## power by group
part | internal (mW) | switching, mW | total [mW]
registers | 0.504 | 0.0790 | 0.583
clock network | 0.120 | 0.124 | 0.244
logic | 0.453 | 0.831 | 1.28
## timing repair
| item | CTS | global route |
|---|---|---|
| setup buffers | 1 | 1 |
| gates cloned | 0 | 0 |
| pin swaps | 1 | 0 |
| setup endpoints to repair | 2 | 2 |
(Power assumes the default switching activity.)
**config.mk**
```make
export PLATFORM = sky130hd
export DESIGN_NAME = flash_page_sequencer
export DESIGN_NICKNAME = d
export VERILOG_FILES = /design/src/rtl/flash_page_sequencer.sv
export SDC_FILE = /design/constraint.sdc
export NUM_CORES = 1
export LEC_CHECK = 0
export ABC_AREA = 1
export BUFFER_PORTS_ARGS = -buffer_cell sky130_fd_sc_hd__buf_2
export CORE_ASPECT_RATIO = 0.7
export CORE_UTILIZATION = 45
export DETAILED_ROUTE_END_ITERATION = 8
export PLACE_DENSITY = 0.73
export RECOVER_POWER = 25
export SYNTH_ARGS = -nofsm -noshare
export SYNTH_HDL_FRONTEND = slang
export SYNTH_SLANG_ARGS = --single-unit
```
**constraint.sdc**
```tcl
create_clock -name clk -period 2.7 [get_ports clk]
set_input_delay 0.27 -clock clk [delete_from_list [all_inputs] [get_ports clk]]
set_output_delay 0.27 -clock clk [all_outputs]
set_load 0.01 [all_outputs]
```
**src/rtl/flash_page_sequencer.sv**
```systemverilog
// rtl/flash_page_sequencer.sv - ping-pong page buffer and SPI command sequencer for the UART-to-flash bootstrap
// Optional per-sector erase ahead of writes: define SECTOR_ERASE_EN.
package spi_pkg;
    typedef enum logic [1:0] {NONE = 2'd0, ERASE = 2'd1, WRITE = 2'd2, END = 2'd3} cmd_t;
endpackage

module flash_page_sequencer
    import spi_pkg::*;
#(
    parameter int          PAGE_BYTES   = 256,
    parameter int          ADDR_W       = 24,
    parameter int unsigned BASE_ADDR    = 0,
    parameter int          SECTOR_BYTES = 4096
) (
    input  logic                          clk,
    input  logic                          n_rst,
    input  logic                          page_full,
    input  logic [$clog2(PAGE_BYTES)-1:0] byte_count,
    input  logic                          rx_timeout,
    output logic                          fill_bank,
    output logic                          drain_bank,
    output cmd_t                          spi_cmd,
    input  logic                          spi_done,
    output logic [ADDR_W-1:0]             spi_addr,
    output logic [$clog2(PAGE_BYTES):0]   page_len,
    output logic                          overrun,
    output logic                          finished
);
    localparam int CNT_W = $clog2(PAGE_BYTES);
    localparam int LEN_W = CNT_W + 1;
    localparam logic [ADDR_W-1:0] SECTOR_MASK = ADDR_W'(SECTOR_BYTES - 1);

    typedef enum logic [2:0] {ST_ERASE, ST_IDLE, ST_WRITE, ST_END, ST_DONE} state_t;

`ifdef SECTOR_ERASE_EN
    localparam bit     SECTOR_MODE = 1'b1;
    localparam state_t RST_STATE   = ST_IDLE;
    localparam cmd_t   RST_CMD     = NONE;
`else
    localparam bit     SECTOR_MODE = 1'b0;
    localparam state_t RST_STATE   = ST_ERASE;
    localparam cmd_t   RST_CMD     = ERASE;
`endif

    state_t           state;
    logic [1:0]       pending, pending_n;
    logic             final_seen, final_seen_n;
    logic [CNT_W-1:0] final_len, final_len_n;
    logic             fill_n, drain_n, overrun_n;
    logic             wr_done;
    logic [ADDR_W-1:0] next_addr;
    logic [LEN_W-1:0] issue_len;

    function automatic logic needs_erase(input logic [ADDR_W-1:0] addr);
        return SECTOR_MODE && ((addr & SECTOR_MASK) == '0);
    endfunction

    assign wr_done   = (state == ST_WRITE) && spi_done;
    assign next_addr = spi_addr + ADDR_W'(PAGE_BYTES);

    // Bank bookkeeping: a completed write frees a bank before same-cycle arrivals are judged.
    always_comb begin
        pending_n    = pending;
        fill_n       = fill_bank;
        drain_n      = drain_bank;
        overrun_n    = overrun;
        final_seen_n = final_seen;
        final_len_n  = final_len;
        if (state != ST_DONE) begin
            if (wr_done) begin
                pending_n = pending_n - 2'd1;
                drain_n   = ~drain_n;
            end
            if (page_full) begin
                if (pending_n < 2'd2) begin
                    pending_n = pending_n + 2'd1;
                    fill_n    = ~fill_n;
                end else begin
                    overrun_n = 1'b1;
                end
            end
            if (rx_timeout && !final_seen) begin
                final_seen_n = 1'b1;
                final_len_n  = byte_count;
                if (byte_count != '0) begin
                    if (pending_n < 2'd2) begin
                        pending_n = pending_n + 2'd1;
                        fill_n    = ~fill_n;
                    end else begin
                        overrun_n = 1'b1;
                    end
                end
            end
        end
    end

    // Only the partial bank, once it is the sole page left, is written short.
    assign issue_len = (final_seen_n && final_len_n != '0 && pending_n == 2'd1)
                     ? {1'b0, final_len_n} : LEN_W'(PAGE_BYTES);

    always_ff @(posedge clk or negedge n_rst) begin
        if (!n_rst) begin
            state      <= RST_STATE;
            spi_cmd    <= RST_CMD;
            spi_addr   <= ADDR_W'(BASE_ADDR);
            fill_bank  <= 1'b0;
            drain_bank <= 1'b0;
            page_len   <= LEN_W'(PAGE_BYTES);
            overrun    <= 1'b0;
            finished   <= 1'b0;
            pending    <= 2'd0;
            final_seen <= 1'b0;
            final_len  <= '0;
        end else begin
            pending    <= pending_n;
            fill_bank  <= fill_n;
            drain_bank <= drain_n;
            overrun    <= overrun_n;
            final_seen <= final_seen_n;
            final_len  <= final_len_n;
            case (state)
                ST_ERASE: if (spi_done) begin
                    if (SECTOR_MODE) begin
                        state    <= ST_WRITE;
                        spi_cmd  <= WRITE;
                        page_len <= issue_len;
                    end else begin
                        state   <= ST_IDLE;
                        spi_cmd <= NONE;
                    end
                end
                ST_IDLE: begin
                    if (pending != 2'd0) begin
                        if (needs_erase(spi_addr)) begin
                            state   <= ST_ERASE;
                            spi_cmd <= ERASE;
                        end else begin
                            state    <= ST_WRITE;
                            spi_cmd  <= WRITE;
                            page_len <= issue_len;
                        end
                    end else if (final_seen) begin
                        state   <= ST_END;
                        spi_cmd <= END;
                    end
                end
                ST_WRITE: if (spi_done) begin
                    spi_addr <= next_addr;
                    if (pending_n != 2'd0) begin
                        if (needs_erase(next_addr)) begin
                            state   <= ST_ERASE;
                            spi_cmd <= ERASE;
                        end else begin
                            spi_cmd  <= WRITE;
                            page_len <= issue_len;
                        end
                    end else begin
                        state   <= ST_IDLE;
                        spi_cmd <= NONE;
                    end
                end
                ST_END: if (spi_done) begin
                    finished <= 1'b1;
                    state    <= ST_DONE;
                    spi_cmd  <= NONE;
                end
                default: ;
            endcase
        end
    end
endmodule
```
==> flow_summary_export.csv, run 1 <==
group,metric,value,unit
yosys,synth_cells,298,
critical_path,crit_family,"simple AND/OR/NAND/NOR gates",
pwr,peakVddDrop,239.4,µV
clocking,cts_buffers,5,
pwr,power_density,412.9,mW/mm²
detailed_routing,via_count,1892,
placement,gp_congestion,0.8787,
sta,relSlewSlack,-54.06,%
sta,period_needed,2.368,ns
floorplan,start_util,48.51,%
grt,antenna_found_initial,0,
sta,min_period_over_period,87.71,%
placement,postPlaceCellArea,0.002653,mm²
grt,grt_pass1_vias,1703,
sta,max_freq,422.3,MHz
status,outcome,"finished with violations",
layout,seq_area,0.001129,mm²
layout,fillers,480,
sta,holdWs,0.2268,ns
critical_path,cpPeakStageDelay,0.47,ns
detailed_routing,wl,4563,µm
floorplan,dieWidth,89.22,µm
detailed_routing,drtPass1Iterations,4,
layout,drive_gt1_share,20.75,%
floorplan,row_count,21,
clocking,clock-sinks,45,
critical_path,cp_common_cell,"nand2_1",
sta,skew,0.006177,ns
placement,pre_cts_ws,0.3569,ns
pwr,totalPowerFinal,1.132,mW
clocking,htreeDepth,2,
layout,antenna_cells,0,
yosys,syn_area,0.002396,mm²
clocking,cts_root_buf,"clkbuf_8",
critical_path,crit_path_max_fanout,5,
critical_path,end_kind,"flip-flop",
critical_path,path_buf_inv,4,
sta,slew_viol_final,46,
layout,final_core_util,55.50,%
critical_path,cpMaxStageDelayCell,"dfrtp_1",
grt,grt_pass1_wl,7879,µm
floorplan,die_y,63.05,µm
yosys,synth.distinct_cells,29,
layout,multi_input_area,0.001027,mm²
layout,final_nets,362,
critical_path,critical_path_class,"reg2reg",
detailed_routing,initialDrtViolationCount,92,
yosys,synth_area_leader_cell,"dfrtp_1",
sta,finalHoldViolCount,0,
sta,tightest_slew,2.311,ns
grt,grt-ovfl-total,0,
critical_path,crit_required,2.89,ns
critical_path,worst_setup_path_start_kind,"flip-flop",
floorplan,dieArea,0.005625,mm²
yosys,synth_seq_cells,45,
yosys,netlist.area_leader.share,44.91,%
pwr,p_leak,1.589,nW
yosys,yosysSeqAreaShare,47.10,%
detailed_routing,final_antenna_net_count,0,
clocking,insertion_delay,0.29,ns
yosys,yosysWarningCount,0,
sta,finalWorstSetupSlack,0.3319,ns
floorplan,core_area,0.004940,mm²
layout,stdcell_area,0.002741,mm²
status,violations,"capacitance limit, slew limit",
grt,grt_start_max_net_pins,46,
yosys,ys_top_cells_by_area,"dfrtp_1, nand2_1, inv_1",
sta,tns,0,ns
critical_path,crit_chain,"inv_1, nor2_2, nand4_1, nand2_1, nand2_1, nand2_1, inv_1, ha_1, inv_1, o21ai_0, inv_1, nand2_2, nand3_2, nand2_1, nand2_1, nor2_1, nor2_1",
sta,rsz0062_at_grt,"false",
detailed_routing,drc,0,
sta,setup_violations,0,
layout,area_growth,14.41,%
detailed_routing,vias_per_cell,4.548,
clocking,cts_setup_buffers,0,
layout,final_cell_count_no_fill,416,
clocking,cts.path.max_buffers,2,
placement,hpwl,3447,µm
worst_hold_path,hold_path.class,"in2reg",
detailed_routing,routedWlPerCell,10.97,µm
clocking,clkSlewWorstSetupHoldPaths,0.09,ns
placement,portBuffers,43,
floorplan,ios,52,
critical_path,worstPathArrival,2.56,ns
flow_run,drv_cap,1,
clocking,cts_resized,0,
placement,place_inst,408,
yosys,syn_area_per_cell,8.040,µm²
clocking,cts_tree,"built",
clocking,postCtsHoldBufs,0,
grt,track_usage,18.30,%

__Task statement__:
Extract, from the listing above, every line where the string "NONE" occurs.

__Final answer__:
    typedef enum logic [1:0] {NONE = 2'd0, ERASE = 2'd1, WRITE = 2'd2, END = 2'd3} cmd_t;
    localparam cmd_t   RST_CMD     = NONE;
                        spi_cmd <= NONE;
                        spi_cmd <= NONE;
                    spi_cmd  <= NONE;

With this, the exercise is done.